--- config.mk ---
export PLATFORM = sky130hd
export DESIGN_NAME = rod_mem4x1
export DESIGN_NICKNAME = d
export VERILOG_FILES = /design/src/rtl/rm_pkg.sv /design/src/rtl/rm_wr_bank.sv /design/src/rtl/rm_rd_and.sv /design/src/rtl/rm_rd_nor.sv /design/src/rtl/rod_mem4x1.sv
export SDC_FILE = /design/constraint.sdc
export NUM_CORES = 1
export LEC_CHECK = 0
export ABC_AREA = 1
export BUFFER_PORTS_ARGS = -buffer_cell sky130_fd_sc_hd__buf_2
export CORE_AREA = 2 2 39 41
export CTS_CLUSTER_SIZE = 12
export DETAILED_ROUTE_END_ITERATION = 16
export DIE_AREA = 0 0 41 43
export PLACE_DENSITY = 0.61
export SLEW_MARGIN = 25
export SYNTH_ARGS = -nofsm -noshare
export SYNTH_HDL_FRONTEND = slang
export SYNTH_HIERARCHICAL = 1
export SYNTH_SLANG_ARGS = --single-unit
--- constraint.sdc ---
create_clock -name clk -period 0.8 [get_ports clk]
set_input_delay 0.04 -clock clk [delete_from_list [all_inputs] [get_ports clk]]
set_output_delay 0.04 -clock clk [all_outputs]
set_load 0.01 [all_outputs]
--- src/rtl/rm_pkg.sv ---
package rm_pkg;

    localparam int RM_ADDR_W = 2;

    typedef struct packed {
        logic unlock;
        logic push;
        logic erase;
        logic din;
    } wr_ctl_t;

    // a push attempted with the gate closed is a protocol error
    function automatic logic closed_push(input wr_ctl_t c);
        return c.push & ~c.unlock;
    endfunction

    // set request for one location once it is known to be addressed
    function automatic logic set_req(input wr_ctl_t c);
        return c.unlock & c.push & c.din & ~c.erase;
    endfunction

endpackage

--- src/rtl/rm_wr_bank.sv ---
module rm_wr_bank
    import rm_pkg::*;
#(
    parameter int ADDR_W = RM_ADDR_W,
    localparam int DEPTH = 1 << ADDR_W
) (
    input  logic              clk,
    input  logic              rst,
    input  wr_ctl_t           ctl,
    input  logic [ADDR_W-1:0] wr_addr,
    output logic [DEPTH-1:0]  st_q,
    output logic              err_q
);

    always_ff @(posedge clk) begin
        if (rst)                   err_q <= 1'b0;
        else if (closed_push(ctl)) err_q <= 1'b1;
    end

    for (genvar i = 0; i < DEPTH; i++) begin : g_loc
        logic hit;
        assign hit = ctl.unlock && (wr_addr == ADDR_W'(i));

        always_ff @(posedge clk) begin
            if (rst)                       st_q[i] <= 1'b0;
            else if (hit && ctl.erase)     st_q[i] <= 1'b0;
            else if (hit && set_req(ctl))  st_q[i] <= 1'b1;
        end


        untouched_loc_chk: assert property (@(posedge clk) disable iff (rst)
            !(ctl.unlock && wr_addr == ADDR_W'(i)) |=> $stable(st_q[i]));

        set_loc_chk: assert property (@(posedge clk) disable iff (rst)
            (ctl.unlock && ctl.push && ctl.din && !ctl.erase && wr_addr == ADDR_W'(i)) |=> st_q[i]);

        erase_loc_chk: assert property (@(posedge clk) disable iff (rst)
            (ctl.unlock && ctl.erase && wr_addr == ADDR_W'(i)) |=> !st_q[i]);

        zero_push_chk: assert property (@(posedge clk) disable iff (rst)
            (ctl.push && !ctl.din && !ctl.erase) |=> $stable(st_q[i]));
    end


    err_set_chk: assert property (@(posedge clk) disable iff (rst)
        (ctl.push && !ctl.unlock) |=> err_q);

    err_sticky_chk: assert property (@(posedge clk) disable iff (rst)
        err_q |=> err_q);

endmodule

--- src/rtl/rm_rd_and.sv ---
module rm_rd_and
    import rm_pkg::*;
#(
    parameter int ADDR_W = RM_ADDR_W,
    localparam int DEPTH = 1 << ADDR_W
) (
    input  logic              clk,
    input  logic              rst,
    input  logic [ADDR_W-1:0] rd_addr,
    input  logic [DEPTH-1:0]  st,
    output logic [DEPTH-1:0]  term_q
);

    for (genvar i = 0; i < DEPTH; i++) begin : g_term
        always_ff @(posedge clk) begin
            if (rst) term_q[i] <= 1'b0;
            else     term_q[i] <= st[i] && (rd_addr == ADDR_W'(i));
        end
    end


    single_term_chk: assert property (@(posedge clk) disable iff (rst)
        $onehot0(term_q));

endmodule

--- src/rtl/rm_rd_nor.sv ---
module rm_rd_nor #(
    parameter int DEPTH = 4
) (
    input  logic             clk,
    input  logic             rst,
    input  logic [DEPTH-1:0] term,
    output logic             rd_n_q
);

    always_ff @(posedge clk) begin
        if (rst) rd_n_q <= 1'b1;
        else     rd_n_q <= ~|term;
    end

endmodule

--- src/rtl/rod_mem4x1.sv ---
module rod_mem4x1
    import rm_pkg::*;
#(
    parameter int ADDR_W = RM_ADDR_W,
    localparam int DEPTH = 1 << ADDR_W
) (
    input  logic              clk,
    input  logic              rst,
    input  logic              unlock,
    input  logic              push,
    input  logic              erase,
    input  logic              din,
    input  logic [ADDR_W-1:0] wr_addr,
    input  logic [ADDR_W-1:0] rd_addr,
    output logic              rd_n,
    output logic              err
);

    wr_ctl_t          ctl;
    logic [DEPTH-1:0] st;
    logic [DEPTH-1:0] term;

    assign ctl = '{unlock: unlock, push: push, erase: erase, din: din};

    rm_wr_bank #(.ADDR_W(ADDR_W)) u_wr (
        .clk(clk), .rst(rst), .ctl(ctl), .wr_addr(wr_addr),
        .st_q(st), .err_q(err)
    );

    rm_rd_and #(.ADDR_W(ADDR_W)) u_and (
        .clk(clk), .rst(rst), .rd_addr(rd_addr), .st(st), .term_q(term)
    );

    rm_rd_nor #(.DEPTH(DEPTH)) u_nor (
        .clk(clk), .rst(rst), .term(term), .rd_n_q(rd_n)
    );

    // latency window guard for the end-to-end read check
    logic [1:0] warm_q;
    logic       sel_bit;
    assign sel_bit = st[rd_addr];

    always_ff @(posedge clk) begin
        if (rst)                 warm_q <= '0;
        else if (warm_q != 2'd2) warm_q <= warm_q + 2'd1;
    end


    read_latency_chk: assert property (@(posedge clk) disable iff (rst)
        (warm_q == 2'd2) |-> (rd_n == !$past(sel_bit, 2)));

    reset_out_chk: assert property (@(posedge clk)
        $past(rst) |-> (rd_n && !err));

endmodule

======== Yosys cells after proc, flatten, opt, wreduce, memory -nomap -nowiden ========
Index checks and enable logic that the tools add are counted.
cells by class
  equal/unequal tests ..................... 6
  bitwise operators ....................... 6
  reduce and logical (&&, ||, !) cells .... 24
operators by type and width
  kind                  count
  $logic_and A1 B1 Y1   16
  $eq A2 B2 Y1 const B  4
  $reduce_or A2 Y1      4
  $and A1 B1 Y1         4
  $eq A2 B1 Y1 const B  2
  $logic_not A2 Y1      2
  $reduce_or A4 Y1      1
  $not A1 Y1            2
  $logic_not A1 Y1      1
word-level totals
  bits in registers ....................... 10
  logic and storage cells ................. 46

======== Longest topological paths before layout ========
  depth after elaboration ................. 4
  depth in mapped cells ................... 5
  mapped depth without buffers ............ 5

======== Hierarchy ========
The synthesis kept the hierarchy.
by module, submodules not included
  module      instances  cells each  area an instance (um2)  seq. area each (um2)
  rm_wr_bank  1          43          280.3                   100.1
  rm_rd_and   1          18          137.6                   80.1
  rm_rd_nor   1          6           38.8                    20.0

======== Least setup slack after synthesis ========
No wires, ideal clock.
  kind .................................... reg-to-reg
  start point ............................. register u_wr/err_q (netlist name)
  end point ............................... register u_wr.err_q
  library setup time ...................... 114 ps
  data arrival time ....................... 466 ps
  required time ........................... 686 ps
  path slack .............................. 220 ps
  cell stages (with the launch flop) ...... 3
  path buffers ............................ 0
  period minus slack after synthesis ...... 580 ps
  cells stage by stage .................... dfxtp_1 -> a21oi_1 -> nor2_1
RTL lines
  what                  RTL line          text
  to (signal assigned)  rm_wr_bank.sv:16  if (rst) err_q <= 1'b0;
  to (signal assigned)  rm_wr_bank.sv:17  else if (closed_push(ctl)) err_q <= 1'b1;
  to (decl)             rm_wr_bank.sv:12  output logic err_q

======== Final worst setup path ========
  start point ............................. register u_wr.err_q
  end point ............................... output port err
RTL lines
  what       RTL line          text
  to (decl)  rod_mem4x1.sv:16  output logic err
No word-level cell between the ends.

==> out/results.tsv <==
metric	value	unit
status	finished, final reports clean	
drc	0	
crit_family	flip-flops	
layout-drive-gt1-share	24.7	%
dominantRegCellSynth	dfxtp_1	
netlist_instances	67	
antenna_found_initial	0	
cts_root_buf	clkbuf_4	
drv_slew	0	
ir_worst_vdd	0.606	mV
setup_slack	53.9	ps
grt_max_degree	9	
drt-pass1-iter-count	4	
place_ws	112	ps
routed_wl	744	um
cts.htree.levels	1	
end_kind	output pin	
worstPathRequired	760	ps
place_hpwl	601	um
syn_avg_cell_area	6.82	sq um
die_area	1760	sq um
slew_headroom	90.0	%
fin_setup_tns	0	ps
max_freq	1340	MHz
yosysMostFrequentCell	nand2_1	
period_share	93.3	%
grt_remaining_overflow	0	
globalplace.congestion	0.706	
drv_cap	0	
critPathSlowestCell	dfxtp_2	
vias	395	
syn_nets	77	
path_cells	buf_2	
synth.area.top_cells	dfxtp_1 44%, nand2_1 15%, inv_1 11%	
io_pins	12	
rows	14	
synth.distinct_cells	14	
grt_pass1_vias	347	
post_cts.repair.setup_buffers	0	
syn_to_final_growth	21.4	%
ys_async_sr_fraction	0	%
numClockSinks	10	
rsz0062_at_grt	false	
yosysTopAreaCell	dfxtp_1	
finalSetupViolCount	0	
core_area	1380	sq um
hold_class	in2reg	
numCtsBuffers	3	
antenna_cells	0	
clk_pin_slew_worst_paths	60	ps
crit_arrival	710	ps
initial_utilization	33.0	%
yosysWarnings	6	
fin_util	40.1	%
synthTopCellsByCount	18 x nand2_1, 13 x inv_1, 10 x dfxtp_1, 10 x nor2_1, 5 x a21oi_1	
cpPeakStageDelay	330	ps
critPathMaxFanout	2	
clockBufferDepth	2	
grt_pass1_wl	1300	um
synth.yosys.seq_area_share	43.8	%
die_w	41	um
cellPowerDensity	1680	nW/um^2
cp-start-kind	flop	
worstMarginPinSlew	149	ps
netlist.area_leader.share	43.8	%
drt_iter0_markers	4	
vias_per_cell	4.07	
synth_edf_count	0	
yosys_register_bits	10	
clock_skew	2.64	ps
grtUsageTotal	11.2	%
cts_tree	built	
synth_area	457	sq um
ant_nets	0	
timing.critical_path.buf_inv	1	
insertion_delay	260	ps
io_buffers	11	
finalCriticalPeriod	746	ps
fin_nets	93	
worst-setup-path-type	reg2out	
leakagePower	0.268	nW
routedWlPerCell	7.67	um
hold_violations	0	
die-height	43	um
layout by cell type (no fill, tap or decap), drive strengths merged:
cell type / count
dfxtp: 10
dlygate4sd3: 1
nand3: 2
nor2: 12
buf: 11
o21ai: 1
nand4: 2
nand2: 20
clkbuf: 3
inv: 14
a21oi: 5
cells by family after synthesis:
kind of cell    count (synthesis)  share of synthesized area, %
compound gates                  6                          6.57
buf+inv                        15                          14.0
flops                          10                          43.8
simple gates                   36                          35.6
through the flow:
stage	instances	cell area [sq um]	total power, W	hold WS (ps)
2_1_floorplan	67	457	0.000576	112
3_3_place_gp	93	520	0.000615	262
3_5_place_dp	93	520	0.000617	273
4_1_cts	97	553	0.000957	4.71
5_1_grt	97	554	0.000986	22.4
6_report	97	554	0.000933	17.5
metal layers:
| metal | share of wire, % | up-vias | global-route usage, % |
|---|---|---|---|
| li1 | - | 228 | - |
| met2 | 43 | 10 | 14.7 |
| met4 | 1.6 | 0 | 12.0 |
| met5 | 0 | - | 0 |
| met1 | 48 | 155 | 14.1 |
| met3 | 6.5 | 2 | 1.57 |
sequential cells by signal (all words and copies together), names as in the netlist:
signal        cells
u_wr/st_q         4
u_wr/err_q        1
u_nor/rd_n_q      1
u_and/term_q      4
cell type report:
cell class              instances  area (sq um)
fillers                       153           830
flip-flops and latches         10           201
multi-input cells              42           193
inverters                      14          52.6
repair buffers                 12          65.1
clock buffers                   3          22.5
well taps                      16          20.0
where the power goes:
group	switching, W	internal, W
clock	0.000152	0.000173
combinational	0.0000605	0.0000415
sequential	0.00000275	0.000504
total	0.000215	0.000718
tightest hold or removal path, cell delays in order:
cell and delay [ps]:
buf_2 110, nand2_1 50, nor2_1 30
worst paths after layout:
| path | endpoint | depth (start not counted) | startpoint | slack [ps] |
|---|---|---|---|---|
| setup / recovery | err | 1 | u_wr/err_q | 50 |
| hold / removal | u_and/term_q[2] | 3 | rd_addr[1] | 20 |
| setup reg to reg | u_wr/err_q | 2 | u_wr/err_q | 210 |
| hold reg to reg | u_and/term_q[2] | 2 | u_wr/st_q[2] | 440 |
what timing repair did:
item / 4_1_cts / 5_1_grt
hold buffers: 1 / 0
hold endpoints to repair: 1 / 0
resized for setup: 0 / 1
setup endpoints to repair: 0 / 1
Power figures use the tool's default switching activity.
────
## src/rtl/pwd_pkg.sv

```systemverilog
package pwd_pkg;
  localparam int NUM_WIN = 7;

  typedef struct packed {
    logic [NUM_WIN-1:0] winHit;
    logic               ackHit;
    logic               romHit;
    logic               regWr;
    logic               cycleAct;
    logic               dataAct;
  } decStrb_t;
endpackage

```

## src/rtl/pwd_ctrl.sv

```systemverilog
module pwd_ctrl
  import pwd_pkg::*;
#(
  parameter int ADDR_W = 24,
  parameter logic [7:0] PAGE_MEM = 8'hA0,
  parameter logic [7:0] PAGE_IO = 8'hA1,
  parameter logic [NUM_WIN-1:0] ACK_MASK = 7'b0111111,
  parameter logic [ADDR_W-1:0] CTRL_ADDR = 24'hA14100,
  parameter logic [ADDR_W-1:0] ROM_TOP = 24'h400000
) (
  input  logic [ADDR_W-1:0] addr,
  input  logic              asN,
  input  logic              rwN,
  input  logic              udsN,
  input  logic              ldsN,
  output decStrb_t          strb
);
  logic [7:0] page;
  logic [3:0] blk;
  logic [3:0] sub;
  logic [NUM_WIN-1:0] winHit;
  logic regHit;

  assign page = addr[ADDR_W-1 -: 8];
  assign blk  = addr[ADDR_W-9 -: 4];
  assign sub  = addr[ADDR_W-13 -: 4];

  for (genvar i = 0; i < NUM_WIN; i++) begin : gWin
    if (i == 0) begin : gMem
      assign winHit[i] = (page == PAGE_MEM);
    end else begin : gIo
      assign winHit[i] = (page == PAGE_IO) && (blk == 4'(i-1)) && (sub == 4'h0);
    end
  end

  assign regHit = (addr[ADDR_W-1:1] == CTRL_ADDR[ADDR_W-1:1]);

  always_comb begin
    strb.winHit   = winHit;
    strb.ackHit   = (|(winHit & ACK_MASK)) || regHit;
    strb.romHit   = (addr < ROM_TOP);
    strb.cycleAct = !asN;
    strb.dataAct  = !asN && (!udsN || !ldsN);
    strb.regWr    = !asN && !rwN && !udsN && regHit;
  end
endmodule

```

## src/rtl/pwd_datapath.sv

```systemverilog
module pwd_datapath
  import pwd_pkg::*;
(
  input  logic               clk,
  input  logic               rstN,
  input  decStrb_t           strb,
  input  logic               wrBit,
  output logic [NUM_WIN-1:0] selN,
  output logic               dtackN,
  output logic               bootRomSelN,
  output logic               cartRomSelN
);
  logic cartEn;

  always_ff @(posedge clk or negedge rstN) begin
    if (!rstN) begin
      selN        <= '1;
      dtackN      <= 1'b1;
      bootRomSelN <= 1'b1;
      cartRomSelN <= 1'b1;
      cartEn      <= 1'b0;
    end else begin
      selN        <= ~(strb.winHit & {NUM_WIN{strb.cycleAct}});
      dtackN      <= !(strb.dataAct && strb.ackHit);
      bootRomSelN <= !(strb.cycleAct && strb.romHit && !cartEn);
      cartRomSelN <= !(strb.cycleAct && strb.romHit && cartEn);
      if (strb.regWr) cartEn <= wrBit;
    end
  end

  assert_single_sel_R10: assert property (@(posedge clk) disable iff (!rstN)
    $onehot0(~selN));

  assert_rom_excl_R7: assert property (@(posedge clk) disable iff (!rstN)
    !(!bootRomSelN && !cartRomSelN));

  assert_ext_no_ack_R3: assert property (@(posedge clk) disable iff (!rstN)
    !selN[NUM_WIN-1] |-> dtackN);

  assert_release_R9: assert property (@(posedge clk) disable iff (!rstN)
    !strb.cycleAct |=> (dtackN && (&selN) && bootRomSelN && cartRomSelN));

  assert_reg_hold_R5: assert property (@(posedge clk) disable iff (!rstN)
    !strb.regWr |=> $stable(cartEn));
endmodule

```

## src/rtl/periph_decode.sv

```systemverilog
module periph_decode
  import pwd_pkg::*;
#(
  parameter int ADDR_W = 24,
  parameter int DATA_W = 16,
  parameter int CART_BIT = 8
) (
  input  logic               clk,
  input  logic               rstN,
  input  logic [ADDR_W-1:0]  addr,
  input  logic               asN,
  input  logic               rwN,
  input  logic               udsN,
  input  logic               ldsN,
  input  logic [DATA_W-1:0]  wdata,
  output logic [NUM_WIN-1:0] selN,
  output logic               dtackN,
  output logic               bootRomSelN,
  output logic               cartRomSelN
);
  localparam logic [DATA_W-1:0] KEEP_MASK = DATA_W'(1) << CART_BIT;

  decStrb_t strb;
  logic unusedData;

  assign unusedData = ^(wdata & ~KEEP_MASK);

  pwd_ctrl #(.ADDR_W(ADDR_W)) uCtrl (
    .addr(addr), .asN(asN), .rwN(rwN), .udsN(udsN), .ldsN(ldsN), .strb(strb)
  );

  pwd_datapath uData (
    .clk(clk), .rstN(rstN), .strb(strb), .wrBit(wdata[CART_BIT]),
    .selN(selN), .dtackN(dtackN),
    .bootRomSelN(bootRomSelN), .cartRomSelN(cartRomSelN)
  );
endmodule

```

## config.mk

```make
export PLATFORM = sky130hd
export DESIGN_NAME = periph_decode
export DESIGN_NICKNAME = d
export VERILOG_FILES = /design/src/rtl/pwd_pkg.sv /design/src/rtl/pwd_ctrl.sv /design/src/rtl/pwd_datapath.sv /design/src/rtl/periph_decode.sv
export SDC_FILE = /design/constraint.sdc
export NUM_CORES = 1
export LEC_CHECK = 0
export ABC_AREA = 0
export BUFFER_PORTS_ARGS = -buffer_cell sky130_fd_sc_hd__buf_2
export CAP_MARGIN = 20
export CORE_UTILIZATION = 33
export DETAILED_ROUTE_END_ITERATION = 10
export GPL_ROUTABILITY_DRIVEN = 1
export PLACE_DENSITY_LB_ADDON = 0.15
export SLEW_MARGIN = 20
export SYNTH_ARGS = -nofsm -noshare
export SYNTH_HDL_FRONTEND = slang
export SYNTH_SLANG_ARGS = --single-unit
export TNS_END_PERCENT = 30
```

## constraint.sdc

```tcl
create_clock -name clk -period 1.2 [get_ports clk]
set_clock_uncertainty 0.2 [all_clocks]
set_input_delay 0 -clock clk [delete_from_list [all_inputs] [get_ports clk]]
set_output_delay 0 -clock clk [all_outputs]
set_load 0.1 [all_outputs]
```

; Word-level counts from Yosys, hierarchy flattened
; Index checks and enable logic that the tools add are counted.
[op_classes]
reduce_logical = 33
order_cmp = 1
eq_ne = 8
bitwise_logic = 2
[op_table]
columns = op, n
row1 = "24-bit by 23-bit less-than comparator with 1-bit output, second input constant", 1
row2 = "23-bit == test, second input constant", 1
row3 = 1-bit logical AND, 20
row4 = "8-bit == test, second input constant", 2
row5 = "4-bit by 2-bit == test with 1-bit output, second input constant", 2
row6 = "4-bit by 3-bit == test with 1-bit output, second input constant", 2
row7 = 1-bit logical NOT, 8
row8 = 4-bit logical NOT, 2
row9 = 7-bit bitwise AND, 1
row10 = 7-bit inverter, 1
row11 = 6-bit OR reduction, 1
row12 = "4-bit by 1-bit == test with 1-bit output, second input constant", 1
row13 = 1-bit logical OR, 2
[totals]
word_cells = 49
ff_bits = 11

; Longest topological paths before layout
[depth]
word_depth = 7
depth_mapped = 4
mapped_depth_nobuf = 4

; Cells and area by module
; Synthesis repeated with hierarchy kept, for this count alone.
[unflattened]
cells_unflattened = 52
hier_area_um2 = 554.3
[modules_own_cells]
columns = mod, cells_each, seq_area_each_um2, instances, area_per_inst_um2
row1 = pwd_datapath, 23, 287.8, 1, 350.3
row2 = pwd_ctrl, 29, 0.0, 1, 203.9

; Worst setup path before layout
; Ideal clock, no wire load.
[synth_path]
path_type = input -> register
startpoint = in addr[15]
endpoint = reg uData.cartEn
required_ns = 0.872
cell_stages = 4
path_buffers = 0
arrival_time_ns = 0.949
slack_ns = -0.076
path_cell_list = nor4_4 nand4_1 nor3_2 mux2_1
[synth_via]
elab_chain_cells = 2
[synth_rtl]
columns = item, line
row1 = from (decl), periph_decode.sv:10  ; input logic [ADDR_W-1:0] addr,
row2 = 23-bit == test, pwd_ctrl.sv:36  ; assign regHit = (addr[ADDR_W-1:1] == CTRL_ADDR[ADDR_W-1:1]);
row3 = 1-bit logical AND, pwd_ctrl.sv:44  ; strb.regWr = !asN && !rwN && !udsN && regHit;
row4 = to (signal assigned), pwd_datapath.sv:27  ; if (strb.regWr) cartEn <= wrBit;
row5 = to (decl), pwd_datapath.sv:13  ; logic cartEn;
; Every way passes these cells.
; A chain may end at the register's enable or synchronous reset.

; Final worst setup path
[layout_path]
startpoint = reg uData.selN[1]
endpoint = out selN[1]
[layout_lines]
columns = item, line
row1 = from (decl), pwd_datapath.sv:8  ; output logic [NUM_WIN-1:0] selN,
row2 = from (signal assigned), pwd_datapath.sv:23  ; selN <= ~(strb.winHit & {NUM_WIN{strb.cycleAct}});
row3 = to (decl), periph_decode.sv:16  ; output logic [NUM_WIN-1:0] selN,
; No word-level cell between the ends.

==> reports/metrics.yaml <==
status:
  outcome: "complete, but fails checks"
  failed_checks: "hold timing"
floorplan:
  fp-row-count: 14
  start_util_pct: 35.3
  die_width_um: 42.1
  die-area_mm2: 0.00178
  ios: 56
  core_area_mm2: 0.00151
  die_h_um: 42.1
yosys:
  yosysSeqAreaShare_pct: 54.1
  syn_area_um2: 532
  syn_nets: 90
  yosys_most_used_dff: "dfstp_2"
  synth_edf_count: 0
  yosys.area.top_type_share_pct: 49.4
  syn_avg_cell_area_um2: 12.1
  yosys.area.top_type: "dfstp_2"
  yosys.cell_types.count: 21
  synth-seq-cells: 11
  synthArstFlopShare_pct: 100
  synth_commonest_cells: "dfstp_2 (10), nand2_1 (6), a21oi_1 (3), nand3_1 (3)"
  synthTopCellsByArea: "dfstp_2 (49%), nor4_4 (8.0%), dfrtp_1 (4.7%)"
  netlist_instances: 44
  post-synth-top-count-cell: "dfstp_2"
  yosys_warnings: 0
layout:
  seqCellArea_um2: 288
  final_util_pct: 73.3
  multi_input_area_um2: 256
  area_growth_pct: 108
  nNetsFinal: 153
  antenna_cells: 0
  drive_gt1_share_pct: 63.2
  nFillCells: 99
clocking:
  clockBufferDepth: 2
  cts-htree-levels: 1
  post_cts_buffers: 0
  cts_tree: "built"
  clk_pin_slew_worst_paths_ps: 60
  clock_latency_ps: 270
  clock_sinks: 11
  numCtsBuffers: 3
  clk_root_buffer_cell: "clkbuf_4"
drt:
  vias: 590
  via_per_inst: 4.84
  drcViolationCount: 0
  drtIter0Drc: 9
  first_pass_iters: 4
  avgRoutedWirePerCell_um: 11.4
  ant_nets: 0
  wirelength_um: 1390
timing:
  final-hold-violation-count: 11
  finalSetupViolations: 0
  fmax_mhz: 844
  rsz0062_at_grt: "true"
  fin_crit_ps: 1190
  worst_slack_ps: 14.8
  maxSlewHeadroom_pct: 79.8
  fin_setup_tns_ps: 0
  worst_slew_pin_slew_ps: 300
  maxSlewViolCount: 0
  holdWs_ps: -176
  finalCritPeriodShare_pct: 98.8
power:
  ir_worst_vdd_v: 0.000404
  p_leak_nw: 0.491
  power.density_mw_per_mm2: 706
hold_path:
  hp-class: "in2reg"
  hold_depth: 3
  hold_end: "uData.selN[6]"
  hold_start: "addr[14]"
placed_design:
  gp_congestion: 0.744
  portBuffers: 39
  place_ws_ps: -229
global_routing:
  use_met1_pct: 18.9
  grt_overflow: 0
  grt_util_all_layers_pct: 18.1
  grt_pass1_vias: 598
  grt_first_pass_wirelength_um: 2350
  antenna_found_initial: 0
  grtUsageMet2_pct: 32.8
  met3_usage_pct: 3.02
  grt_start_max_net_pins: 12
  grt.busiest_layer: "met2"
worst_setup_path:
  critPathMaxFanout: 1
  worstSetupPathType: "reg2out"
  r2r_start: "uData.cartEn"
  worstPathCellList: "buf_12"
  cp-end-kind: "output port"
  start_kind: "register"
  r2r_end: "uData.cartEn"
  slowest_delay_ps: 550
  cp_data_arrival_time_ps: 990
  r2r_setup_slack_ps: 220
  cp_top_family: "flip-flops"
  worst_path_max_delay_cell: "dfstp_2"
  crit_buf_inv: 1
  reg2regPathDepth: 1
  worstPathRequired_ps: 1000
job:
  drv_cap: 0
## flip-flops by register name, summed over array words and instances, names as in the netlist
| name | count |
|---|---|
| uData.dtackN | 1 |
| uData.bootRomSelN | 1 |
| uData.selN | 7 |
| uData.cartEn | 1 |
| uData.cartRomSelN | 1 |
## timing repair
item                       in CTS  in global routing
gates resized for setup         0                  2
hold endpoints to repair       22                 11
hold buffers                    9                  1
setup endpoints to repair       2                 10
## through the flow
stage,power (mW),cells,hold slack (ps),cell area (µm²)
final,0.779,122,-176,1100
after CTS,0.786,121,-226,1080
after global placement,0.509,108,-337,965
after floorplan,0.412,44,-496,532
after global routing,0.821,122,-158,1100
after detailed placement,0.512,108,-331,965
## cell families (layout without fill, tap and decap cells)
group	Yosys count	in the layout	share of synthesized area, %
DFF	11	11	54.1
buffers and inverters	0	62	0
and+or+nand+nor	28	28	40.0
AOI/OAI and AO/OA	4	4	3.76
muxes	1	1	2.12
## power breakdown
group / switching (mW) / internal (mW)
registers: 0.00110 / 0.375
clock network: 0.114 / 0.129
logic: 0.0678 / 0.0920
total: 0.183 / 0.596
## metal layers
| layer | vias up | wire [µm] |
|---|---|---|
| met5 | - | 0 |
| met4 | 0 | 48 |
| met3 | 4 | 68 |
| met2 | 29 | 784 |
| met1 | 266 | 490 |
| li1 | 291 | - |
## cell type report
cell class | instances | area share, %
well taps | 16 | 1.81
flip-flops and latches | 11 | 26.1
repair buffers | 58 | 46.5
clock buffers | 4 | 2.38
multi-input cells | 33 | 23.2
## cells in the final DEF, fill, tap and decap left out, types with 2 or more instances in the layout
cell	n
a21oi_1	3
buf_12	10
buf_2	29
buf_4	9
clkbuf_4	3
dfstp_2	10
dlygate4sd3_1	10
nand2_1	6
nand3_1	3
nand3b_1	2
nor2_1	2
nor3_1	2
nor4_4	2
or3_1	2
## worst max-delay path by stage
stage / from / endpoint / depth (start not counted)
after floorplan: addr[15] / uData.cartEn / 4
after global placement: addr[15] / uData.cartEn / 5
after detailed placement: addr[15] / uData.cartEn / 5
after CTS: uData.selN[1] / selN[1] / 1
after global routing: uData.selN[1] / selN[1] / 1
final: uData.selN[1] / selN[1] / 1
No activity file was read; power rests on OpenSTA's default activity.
────
Task item - If a line of the listing above holds the string "unlock", copy it.

Worked solution -
        logic unlock;
        return c.push & ~c.unlock;
        return c.unlock & c.push & c.din & ~c.erase;
        assign hit = ctl.unlock && (wr_addr == ADDR_W'(i));
            !(ctl.unlock && wr_addr == ADDR_W'(i)) |=> $stable(st_q[i]));
            (ctl.unlock && ctl.push && ctl.din && !ctl.erase && wr_addr == ADDR_W'(i)) |=> st_q[i]);
            (ctl.unlock && ctl.erase && wr_addr == ADDR_W'(i)) |=> !st_q[i]);
        (ctl.push && !ctl.unlock) |=> err_q);
    input  logic              unlock,
    assign ctl = '{unlock: unlock, push: push, erase: erase, din: din};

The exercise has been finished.